In the material below, the required lines run from the one containing "sta,slew_headroom,36.2,%" through the one containing "max reg2reg | 45 | r_i[121]$_DFFE_PP0P_". Copy those lines exactly, ends included, and nothing else.

#### [Recorded data]
────────────────

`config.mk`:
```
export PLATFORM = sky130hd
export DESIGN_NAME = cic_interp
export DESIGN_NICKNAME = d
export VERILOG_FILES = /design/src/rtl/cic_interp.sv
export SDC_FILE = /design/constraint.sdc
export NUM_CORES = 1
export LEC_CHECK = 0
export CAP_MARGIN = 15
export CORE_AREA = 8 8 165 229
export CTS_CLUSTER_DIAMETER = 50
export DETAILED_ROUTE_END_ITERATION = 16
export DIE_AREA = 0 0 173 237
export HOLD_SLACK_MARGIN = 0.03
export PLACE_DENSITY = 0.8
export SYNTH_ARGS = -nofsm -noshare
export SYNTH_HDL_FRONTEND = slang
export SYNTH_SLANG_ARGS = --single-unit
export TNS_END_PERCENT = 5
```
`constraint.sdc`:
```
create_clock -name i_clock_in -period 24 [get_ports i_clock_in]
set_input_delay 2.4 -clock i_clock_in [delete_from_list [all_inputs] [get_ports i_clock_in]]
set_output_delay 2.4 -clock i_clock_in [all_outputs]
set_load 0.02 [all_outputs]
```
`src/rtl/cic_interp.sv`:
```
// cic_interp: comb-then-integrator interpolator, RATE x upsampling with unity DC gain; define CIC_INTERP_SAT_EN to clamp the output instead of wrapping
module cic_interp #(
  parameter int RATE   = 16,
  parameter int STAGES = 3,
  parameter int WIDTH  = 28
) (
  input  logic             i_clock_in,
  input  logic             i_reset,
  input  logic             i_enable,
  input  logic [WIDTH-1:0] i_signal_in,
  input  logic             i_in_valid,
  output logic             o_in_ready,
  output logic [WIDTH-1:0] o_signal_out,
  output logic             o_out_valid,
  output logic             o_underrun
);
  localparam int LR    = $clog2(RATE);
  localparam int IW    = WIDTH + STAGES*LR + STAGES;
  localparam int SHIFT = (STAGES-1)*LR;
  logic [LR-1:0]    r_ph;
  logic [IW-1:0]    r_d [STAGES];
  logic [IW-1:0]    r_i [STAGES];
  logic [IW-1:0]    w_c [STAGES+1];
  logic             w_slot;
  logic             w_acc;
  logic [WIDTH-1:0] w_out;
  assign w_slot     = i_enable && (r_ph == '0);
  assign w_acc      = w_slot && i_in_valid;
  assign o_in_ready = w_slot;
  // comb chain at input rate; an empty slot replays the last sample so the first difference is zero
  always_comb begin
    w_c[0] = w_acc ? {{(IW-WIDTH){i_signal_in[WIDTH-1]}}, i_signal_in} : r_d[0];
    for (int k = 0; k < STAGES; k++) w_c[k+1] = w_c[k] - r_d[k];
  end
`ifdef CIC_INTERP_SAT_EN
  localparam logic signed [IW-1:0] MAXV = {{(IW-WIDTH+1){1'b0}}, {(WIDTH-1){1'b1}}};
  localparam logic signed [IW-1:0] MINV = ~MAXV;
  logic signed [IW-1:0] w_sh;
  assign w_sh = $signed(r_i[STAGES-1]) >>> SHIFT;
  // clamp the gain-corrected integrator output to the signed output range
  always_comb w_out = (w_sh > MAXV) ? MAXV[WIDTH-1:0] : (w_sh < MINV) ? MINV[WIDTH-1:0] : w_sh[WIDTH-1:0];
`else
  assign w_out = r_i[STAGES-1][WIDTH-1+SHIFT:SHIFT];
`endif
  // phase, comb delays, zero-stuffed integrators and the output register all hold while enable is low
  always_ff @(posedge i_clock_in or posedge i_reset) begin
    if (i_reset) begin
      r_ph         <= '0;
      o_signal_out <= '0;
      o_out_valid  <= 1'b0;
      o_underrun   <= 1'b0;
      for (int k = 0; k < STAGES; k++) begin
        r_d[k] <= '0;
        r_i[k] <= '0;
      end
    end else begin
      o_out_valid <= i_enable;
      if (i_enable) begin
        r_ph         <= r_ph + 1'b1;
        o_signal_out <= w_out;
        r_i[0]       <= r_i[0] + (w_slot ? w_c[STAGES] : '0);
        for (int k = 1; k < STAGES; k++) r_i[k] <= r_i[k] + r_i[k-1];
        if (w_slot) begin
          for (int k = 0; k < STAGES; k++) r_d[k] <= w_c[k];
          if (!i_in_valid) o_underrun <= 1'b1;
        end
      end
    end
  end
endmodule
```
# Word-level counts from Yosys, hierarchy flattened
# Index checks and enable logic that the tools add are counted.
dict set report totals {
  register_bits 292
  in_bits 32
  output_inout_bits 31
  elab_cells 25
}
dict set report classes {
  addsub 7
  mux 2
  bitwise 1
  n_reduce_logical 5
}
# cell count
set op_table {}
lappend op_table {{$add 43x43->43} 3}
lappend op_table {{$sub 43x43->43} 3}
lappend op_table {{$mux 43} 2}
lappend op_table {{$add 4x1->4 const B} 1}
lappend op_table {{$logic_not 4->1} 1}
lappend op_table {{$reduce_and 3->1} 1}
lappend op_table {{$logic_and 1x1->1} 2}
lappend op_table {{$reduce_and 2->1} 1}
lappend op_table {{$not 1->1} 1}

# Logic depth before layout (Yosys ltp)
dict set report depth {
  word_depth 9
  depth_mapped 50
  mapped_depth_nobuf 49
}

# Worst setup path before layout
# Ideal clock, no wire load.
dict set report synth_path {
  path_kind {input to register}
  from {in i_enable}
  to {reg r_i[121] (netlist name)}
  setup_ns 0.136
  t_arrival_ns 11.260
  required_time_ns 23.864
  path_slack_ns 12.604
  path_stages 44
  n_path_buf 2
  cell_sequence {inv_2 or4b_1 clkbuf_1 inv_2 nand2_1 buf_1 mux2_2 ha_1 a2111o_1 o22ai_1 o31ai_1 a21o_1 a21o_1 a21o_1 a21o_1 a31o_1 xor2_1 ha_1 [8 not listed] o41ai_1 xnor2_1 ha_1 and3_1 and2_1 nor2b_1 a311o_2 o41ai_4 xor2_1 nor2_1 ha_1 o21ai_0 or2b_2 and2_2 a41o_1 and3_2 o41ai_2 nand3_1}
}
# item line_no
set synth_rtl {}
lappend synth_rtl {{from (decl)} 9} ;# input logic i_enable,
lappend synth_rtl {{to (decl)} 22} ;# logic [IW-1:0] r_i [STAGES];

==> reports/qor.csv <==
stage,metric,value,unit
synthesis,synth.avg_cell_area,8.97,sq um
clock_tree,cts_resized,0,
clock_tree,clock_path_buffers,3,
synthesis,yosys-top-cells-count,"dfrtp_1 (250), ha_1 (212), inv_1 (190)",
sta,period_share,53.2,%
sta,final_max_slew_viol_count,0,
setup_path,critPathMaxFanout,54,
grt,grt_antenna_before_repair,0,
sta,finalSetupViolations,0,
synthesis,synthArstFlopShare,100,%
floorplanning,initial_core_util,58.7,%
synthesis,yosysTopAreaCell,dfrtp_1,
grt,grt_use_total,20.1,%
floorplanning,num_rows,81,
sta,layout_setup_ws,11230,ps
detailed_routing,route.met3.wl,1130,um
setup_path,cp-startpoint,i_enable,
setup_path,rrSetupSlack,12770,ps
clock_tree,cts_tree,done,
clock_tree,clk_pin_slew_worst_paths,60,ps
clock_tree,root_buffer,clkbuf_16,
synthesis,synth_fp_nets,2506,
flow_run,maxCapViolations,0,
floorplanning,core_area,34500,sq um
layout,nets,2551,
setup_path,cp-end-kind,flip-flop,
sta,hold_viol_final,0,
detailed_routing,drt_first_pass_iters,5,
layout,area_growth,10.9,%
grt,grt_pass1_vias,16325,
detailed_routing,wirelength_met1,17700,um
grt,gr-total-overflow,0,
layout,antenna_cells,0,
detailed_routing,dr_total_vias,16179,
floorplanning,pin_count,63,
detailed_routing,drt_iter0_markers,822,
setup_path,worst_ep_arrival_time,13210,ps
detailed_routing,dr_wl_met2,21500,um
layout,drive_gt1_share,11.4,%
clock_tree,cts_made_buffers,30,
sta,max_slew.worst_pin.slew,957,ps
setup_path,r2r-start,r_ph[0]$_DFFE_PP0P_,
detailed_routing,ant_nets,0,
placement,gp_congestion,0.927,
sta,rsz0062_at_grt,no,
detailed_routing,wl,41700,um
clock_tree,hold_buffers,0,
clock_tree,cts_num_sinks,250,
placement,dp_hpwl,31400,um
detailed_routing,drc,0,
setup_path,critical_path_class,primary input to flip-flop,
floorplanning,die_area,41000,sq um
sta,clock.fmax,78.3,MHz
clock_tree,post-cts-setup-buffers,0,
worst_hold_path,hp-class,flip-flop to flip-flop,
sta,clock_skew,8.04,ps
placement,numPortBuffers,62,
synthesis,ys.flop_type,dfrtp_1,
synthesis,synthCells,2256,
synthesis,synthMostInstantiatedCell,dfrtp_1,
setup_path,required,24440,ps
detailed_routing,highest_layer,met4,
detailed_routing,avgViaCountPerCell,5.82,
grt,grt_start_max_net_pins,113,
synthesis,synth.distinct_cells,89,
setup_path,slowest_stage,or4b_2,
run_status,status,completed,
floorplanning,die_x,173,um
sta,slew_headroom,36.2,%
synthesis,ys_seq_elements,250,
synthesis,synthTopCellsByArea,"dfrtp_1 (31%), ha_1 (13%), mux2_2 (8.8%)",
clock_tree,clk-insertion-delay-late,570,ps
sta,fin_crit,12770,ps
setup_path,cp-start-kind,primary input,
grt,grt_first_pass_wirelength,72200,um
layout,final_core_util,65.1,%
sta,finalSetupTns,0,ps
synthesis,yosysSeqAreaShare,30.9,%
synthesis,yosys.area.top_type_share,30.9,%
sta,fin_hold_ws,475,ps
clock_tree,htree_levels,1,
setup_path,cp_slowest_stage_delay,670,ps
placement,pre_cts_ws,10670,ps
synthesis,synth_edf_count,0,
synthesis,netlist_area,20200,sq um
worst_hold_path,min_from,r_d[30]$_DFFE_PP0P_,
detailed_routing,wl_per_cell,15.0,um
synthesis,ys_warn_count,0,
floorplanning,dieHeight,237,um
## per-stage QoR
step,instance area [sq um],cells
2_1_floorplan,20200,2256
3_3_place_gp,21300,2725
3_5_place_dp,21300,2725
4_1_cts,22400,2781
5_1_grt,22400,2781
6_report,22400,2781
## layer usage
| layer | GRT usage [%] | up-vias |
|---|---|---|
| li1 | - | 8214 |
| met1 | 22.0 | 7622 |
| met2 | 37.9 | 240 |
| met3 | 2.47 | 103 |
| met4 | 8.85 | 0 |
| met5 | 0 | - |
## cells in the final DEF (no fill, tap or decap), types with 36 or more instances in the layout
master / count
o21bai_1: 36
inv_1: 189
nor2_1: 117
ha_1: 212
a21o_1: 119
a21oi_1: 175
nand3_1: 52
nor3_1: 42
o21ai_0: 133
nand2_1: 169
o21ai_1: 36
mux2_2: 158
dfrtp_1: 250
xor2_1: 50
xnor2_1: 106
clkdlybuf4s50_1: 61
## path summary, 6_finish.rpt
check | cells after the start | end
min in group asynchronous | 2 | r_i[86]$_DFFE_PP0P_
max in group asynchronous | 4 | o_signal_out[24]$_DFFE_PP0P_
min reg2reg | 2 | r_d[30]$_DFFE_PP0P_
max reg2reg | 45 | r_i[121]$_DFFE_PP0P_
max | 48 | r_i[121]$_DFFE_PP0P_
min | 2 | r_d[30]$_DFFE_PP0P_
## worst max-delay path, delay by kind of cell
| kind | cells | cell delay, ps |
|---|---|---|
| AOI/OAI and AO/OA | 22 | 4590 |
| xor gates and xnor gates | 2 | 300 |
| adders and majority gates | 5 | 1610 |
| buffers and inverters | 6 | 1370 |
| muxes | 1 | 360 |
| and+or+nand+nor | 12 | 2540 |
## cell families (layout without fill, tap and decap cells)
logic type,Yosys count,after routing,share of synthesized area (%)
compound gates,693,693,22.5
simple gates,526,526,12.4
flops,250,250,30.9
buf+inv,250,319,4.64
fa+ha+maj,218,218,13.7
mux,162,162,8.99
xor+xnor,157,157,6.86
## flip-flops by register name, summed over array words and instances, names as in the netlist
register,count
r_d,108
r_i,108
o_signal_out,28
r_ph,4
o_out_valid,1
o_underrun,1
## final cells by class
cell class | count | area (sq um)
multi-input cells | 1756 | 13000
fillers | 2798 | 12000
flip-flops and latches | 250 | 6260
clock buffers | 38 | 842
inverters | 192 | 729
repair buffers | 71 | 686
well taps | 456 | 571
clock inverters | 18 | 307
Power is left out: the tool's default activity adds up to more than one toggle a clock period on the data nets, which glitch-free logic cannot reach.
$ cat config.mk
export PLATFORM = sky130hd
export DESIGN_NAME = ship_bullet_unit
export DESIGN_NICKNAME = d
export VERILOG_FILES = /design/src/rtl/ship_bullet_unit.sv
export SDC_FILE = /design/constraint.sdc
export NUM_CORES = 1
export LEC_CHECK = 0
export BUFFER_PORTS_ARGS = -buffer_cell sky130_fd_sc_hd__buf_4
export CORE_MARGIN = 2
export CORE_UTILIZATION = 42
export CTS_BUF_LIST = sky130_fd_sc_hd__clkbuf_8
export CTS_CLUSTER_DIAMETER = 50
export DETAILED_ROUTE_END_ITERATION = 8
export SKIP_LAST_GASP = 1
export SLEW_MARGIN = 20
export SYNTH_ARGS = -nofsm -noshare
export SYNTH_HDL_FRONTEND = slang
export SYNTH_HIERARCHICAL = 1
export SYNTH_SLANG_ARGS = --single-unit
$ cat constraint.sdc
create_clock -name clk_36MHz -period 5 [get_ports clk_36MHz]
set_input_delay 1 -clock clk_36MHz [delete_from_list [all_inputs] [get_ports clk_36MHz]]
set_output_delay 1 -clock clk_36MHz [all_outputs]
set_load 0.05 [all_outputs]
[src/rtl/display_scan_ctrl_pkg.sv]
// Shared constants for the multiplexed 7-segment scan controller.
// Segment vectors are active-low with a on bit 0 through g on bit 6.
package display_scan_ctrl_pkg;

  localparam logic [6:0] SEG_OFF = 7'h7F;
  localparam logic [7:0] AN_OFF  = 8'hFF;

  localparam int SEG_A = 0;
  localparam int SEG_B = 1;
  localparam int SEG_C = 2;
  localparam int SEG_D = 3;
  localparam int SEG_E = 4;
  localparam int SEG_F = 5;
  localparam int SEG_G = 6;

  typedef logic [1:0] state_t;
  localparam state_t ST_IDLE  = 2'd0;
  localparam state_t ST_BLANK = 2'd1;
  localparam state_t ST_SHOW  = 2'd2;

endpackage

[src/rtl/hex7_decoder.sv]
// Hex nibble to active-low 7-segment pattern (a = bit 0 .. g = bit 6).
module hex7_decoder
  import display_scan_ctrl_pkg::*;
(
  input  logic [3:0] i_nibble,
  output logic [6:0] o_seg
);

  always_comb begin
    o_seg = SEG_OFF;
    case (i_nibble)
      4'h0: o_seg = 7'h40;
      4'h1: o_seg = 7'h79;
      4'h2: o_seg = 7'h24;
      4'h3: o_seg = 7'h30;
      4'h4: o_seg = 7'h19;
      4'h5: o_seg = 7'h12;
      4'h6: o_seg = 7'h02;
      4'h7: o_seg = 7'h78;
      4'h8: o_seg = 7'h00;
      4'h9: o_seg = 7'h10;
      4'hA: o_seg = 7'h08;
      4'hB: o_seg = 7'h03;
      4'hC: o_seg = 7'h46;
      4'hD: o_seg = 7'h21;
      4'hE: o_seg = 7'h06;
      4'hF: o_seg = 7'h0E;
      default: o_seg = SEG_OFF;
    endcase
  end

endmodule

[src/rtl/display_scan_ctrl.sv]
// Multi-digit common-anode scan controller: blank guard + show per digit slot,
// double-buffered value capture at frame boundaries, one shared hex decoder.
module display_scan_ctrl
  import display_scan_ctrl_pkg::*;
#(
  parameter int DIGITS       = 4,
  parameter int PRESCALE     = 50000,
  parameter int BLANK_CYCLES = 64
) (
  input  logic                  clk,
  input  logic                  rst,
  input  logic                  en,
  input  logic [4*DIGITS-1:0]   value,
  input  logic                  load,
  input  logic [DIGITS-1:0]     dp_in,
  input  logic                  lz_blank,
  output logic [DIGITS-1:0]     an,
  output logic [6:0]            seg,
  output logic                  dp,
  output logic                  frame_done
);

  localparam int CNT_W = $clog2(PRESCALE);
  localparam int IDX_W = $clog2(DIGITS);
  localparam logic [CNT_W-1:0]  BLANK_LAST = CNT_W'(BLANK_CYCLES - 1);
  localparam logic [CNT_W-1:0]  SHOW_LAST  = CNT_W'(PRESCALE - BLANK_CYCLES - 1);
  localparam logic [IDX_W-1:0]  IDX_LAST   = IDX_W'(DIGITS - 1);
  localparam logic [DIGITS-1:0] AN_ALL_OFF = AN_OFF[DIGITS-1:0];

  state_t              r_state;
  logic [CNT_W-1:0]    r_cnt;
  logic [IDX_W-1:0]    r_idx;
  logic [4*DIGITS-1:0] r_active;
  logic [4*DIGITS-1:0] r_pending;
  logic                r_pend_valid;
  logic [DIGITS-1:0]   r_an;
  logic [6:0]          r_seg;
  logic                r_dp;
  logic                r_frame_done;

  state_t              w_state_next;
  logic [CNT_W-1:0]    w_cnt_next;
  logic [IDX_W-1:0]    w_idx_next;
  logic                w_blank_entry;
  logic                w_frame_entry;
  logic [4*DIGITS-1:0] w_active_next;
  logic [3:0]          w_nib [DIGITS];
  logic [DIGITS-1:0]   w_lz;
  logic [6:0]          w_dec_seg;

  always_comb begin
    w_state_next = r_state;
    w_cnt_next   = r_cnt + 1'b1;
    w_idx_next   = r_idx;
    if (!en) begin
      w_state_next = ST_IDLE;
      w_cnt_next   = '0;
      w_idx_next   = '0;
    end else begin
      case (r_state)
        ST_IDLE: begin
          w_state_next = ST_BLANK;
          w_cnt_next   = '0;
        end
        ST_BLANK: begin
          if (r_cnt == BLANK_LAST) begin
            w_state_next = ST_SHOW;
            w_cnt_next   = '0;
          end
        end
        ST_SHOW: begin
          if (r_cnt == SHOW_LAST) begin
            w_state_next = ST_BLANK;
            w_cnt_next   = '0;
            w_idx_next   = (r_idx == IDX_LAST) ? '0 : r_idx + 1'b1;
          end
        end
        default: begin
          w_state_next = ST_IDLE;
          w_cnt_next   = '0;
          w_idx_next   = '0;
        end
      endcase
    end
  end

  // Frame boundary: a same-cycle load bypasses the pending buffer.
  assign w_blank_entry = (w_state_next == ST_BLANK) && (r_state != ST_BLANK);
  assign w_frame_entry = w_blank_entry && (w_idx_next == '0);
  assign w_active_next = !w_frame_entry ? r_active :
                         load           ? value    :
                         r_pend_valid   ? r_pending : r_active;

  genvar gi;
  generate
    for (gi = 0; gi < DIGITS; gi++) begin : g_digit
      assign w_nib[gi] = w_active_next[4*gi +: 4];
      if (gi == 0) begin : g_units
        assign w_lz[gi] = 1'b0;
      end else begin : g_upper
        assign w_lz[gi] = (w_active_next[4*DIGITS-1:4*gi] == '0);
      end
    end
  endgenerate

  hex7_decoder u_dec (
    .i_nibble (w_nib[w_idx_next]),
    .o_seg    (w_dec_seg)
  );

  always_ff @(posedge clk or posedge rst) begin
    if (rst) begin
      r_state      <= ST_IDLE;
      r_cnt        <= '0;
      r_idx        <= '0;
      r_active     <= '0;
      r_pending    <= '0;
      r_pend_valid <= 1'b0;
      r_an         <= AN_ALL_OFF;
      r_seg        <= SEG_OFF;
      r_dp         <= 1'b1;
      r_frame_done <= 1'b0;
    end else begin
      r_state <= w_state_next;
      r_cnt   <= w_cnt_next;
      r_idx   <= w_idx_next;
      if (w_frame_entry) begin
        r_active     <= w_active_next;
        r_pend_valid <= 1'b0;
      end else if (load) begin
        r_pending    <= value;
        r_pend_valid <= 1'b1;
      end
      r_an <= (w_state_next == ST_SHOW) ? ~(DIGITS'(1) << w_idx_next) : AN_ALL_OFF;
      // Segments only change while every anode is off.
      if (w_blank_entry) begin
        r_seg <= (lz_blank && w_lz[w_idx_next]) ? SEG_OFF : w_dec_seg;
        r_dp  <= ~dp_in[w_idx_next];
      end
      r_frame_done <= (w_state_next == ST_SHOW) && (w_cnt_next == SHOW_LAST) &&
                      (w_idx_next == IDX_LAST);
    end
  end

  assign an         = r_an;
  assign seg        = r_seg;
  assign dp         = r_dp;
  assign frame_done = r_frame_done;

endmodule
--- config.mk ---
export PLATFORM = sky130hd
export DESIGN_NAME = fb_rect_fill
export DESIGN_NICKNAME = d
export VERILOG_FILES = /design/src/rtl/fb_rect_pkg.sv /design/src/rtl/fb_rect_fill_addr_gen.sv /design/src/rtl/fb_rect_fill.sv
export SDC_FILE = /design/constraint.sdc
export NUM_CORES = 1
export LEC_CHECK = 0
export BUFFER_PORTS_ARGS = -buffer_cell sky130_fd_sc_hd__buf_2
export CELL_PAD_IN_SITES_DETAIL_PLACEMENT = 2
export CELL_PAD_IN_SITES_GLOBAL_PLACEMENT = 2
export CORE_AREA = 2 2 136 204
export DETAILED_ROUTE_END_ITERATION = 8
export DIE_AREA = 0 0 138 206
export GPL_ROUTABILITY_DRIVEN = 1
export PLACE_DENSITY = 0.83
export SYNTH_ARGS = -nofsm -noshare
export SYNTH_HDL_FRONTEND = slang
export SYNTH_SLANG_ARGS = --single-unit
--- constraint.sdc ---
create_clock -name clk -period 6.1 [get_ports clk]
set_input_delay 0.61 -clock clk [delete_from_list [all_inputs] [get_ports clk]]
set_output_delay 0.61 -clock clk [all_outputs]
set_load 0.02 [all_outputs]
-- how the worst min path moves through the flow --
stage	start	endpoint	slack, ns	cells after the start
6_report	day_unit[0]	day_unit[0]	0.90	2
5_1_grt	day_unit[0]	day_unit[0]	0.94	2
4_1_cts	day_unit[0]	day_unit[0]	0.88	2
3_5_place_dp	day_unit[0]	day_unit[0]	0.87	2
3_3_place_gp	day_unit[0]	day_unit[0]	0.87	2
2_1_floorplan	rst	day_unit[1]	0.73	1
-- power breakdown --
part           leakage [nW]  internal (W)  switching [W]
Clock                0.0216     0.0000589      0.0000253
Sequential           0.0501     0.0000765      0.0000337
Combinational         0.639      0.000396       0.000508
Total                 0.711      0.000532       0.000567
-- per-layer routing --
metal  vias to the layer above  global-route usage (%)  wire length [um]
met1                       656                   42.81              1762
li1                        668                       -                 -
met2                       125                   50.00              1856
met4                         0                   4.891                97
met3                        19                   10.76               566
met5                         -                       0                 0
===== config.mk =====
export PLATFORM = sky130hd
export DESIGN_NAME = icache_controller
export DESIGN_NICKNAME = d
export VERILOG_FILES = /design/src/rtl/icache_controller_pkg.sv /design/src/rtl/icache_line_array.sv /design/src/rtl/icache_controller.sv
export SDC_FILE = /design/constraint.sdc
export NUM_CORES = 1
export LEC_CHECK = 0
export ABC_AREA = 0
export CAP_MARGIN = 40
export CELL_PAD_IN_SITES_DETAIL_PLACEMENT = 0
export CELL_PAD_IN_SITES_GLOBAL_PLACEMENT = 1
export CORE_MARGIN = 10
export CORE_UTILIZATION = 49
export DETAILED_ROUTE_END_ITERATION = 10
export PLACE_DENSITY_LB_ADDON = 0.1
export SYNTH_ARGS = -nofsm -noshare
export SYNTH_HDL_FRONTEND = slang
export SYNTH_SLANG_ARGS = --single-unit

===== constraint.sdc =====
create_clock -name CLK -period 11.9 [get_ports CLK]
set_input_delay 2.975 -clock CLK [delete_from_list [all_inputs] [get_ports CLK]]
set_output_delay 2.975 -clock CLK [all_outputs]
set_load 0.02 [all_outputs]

────────────────

#### [Task output]
sta,slew_headroom,36.2,%
synthesis,ys_seq_elements,250,
synthesis,synthTopCellsByArea,"dfrtp_1 (31%), ha_1 (13%), mux2_2 (8.8%)",
clock_tree,clk-insertion-delay-late,570,ps
sta,fin_crit,12770,ps
setup_path,cp-start-kind,primary input,
grt,grt_first_pass_wirelength,72200,um
layout,final_core_util,65.1,%
sta,finalSetupTns,0,ps
synthesis,yosysSeqAreaShare,30.9,%
synthesis,yosys.area.top_type_share,30.9,%
sta,fin_hold_ws,475,ps
clock_tree,htree_levels,1,
setup_path,cp_slowest_stage_delay,670,ps
placement,pre_cts_ws,10670,ps
synthesis,synth_edf_count,0,
synthesis,netlist_area,20200,sq um
worst_hold_path,min_from,r_d[30]$_DFFE_PP0P_,
detailed_routing,wl_per_cell,15.0,um
synthesis,ys_warn_count,0,
floorplanning,dieHeight,237,um
## per-stage QoR
step,instance area [sq um],cells
2_1_floorplan,20200,2256
3_3_place_gp,21300,2725
3_5_place_dp,21300,2725
4_1_cts,22400,2781
5_1_grt,22400,2781
6_report,22400,2781
## layer usage
| layer | GRT usage [%] | up-vias |
|---|---|---|
| li1 | - | 8214 |
| met1 | 22.0 | 7622 |
| met2 | 37.9 | 240 |
| met3 | 2.47 | 103 |
| met4 | 8.85 | 0 |
| met5 | 0 | - |
## cells in the final DEF (no fill, tap or decap), types with 36 or more instances in the layout
master / count
o21bai_1: 36
inv_1: 189
nor2_1: 117
ha_1: 212
a21o_1: 119
a21oi_1: 175
nand3_1: 52
nor3_1: 42
o21ai_0: 133
nand2_1: 169
o21ai_1: 36
mux2_2: 158
dfrtp_1: 250
xor2_1: 50
xnor2_1: 106
clkdlybuf4s50_1: 61
## path summary, 6_finish.rpt
check | cells after the start | end
min in group asynchronous | 2 | r_i[86]$_DFFE_PP0P_
max in group asynchronous | 4 | o_signal_out[24]$_DFFE_PP0P_
min reg2reg | 2 | r_d[30]$_DFFE_PP0P_
max reg2reg | 45 | r_i[121]$_DFFE_PP0P_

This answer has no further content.